Exercise
Between the line containing "critPathRequiredTime,2.15,ns,was 2.18 ns" and the line containing "global placement: ADDR[4]" lies a run of lines; give that run again exactly, with both of those lines, and nothing else from the entries below.

Task input
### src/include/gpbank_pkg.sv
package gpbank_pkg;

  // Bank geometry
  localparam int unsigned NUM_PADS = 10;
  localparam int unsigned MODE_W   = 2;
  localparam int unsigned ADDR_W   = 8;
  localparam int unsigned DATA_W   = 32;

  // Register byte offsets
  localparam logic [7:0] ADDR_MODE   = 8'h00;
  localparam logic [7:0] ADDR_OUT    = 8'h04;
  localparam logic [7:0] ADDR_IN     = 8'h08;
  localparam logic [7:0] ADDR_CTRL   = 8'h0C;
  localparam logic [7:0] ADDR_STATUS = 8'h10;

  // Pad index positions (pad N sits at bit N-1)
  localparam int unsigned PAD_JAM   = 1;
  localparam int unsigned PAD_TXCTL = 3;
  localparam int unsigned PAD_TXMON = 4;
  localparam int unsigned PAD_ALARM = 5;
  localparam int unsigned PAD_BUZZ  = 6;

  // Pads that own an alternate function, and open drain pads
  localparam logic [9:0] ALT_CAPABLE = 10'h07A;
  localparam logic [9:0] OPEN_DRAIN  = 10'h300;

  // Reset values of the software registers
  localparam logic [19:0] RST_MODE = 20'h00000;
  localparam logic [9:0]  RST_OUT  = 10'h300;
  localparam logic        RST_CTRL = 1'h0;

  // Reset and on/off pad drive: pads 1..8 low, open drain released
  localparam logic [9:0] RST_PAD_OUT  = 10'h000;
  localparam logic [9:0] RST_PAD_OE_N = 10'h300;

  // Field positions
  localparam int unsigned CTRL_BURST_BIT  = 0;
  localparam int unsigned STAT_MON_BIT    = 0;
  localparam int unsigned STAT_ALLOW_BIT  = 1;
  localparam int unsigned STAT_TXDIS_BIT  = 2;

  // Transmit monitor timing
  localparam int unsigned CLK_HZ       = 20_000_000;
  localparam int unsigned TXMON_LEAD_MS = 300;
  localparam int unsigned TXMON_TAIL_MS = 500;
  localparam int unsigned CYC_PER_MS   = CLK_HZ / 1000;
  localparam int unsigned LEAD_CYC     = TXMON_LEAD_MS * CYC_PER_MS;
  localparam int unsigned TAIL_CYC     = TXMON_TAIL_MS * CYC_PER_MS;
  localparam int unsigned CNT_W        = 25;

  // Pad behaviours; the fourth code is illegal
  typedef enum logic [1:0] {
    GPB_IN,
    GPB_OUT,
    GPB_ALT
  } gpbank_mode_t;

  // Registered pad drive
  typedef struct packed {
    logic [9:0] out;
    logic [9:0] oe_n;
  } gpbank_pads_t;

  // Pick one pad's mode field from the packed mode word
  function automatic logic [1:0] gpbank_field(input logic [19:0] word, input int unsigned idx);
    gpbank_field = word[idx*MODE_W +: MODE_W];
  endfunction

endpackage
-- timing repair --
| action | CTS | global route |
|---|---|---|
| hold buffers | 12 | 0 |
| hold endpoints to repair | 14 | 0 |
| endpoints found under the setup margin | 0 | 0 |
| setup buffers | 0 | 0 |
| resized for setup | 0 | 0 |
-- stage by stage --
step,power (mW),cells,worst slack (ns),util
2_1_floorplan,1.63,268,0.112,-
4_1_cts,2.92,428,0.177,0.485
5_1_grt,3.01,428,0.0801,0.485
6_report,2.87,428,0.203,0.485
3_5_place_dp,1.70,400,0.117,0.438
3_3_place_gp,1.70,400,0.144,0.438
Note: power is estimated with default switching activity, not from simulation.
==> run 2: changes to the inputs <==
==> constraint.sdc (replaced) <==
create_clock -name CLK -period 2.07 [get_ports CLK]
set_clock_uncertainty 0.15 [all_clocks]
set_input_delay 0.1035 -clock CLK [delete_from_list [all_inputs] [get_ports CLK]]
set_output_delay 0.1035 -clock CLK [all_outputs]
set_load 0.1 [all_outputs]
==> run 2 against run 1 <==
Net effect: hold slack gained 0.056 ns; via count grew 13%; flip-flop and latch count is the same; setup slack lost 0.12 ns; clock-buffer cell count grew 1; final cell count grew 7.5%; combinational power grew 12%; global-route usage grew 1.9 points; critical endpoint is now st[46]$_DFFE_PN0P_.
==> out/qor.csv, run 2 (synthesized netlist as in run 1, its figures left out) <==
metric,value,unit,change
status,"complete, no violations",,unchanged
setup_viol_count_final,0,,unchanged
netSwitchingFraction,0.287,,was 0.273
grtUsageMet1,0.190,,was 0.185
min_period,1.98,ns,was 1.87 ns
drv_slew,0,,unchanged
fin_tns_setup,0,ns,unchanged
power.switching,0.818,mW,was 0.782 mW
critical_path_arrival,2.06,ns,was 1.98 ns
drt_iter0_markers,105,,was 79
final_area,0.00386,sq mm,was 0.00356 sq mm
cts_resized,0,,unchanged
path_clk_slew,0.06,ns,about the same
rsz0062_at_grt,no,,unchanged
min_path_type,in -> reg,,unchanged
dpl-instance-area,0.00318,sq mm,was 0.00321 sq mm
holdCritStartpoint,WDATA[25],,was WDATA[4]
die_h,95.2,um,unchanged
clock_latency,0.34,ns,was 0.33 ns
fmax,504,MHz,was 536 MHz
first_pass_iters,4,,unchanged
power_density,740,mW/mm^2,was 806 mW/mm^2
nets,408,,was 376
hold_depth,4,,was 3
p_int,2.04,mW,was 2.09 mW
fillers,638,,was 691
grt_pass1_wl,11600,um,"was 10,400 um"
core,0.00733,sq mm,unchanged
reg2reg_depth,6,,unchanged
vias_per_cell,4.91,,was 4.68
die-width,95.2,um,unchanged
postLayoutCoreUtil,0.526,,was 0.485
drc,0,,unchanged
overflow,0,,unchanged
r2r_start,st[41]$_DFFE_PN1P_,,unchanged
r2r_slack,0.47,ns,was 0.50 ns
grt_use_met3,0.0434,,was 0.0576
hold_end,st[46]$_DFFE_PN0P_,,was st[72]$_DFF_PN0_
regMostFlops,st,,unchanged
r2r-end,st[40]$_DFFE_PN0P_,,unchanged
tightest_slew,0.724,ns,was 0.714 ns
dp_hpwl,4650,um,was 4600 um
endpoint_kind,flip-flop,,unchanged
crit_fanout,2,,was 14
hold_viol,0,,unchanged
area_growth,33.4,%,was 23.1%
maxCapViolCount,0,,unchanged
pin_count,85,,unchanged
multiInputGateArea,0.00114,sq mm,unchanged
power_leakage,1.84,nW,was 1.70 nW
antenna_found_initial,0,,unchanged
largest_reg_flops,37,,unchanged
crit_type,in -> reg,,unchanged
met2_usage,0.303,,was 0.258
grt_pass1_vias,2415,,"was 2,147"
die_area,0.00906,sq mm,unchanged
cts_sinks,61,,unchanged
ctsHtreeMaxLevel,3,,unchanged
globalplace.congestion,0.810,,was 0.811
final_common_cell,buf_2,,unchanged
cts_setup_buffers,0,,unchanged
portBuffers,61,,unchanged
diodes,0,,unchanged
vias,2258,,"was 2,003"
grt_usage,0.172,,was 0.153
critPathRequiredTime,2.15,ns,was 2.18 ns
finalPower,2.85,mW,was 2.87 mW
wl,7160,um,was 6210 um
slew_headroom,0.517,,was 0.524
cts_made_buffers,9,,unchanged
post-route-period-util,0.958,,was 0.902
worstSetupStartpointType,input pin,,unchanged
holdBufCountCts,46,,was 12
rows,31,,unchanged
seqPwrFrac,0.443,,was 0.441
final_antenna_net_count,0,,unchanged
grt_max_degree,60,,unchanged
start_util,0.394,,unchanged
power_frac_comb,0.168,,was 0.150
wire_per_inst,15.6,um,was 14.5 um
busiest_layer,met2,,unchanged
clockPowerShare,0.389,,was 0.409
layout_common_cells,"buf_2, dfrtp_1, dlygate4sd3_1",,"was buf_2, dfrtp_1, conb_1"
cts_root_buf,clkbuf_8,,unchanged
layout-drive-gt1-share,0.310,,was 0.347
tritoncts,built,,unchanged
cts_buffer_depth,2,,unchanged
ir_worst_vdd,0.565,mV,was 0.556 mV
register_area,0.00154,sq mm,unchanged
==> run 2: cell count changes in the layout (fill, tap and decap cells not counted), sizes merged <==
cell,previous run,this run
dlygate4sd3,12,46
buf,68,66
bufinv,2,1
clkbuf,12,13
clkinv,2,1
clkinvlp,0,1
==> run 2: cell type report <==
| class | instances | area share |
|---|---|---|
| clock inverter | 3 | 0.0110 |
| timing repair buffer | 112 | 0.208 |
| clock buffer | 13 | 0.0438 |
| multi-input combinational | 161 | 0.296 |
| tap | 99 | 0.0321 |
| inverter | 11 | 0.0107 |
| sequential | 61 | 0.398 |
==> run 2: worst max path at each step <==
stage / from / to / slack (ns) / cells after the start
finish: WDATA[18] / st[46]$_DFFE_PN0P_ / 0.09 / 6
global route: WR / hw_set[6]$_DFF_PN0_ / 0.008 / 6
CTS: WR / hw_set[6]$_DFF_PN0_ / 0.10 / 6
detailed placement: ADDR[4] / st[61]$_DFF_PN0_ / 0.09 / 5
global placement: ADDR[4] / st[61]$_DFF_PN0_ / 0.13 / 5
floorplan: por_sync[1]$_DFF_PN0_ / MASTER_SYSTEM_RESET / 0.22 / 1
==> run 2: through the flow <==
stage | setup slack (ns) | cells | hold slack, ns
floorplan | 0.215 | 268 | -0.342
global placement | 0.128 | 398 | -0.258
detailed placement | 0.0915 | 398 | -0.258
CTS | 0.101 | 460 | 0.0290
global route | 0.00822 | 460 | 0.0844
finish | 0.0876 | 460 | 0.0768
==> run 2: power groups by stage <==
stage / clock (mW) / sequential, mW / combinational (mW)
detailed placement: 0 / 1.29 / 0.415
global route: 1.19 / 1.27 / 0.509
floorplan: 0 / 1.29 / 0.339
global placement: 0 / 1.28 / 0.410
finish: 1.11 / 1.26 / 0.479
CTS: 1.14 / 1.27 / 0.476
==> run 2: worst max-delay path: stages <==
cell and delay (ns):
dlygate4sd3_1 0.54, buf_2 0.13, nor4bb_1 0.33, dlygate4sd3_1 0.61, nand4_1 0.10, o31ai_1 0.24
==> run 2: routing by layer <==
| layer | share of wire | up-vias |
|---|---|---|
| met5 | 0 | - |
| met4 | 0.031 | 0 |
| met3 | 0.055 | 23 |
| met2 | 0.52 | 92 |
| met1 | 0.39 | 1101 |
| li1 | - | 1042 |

--

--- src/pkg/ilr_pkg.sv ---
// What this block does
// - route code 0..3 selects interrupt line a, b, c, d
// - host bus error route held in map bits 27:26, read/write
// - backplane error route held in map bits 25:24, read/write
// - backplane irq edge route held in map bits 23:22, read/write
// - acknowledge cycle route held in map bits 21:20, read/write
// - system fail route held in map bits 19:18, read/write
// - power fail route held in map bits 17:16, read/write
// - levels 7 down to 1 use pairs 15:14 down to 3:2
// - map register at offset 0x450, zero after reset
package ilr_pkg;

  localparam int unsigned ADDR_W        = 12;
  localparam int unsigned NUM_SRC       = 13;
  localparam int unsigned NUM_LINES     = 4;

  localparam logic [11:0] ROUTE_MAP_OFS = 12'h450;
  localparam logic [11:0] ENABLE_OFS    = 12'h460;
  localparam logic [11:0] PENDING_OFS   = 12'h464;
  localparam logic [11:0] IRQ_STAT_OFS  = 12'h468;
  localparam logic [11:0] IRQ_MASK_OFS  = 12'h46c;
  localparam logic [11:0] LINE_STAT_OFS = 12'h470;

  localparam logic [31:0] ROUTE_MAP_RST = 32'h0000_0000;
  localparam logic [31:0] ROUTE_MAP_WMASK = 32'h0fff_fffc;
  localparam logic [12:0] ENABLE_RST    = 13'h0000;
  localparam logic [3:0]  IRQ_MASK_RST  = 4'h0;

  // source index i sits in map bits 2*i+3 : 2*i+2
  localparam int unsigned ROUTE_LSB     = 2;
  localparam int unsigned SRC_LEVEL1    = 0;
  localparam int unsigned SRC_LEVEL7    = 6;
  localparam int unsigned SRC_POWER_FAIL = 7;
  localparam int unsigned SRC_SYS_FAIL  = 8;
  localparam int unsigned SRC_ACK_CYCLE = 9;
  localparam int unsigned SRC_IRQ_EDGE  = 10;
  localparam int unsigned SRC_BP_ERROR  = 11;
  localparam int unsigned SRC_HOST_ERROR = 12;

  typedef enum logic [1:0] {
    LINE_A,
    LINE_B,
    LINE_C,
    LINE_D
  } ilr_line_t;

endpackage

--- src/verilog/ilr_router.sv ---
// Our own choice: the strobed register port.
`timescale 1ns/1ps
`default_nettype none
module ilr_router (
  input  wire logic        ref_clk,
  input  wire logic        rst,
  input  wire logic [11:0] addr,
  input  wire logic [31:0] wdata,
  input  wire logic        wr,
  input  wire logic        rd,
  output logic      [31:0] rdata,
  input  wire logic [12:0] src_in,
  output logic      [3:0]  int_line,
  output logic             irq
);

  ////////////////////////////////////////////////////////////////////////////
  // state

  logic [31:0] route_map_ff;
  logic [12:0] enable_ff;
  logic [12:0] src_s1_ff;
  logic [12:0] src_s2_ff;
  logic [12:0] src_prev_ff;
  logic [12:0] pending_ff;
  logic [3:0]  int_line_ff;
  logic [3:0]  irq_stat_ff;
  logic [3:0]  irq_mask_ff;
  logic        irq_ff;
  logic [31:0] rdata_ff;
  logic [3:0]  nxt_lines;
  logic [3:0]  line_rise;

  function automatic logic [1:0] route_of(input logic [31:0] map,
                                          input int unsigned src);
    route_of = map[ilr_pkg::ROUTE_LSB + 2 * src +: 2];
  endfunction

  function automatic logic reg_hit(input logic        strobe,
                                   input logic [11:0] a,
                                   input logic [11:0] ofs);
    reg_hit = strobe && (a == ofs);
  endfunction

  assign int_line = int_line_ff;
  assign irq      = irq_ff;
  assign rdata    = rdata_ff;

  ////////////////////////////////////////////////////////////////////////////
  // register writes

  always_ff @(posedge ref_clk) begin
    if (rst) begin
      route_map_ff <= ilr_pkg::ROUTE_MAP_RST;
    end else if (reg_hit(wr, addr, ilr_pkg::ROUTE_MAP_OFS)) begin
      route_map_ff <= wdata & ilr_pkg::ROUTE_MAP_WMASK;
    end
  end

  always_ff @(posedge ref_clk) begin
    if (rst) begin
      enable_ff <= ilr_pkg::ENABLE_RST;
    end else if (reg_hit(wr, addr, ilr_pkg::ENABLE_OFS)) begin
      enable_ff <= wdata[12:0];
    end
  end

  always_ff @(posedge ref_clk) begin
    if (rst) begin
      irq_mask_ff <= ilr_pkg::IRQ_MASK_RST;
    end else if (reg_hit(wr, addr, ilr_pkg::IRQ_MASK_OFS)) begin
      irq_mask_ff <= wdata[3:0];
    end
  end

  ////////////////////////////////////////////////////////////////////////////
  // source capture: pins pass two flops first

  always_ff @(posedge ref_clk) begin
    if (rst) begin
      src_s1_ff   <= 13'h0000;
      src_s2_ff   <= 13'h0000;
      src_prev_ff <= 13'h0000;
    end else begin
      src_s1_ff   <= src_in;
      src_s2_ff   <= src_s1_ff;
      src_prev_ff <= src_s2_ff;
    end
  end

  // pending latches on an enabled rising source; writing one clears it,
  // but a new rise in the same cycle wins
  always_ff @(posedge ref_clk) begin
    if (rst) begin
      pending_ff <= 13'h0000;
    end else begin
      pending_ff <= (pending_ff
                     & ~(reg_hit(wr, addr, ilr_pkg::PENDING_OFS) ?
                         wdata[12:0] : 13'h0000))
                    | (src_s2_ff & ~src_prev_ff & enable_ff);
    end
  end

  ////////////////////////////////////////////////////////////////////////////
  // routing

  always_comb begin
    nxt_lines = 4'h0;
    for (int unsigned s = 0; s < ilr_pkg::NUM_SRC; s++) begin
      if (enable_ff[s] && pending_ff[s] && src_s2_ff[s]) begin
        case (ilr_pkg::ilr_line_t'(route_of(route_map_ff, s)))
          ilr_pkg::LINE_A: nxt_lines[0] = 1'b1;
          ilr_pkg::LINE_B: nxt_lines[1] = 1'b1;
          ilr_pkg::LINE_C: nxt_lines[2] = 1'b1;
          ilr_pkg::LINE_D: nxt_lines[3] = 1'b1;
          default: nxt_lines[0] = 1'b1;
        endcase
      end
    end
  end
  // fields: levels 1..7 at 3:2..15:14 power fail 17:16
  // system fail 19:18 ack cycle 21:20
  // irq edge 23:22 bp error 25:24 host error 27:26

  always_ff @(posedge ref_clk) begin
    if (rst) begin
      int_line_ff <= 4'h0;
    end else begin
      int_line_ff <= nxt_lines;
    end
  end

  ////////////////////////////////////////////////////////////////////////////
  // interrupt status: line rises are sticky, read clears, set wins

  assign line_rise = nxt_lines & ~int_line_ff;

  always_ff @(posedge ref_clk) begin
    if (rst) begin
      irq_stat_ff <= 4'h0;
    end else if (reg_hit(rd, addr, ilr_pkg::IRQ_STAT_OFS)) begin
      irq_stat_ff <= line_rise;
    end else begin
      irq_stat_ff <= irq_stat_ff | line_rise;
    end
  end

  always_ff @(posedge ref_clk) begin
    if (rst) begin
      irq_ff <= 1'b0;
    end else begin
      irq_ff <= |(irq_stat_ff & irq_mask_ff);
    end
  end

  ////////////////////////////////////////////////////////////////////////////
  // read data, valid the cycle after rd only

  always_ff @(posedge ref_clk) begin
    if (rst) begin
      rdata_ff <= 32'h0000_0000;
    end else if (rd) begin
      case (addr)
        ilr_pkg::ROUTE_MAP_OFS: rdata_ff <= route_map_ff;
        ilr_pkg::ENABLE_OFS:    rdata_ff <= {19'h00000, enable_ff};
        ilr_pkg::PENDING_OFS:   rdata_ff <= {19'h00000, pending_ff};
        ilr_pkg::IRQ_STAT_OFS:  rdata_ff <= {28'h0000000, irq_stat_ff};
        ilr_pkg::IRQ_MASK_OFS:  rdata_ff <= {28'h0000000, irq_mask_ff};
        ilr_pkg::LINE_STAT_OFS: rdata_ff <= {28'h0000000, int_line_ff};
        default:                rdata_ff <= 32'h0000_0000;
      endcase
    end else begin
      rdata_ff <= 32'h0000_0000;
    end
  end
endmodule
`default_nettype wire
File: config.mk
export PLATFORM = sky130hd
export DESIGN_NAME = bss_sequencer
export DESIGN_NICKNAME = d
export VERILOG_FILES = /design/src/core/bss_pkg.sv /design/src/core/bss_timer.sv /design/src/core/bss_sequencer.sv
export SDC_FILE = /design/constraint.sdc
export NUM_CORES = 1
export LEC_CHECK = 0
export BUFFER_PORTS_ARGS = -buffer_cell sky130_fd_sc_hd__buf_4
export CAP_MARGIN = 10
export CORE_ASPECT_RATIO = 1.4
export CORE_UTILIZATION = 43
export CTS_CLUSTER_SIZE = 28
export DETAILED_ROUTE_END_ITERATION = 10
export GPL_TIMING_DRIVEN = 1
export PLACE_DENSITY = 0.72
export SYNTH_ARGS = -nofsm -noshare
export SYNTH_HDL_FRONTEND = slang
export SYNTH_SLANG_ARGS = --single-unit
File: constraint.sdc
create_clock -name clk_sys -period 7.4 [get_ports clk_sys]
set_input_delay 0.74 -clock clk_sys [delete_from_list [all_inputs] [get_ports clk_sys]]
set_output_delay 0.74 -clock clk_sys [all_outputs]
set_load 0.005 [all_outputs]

Answer to the exercise
critPathRequiredTime,2.15,ns,was 2.18 ns
finalPower,2.85,mW,was 2.87 mW
wl,7160,um,was 6210 um
slew_headroom,0.517,,was 0.524
cts_made_buffers,9,,unchanged
post-route-period-util,0.958,,was 0.902
worstSetupStartpointType,input pin,,unchanged
holdBufCountCts,46,,was 12
rows,31,,unchanged
seqPwrFrac,0.443,,was 0.441
final_antenna_net_count,0,,unchanged
grt_max_degree,60,,unchanged
start_util,0.394,,unchanged
power_frac_comb,0.168,,was 0.150
wire_per_inst,15.6,um,was 14.5 um
busiest_layer,met2,,unchanged
clockPowerShare,0.389,,was 0.409
layout_common_cells,"buf_2, dfrtp_1, dlygate4sd3_1",,"was buf_2, dfrtp_1, conb_1"
cts_root_buf,clkbuf_8,,unchanged
layout-drive-gt1-share,0.310,,was 0.347
tritoncts,built,,unchanged
cts_buffer_depth,2,,unchanged
ir_worst_vdd,0.565,mV,was 0.556 mV
register_area,0.00154,sq mm,unchanged
==> run 2: cell count changes in the layout (fill, tap and decap cells not counted), sizes merged <==
cell,previous run,this run
dlygate4sd3,12,46
buf,68,66
bufinv,2,1
clkbuf,12,13
clkinv,2,1
clkinvlp,0,1
==> run 2: cell type report <==
| class | instances | area share |
|---|---|---|
| clock inverter | 3 | 0.0110 |
| timing repair buffer | 112 | 0.208 |
| clock buffer | 13 | 0.0438 |
| multi-input combinational | 161 | 0.296 |
| tap | 99 | 0.0321 |
| inverter | 11 | 0.0107 |
| sequential | 61 | 0.398 |
==> run 2: worst max path at each step <==
stage / from / to / slack (ns) / cells after the start
finish: WDATA[18] / st[46]$_DFFE_PN0P_ / 0.09 / 6
global route: WR / hw_set[6]$_DFF_PN0_ / 0.008 / 6
CTS: WR / hw_set[6]$_DFF_PN0_ / 0.10 / 6
detailed placement: ADDR[4] / st[61]$_DFF_PN0_ / 0.09 / 5
global placement: ADDR[4] / st[61]$_DFF_PN0_ / 0.13 / 5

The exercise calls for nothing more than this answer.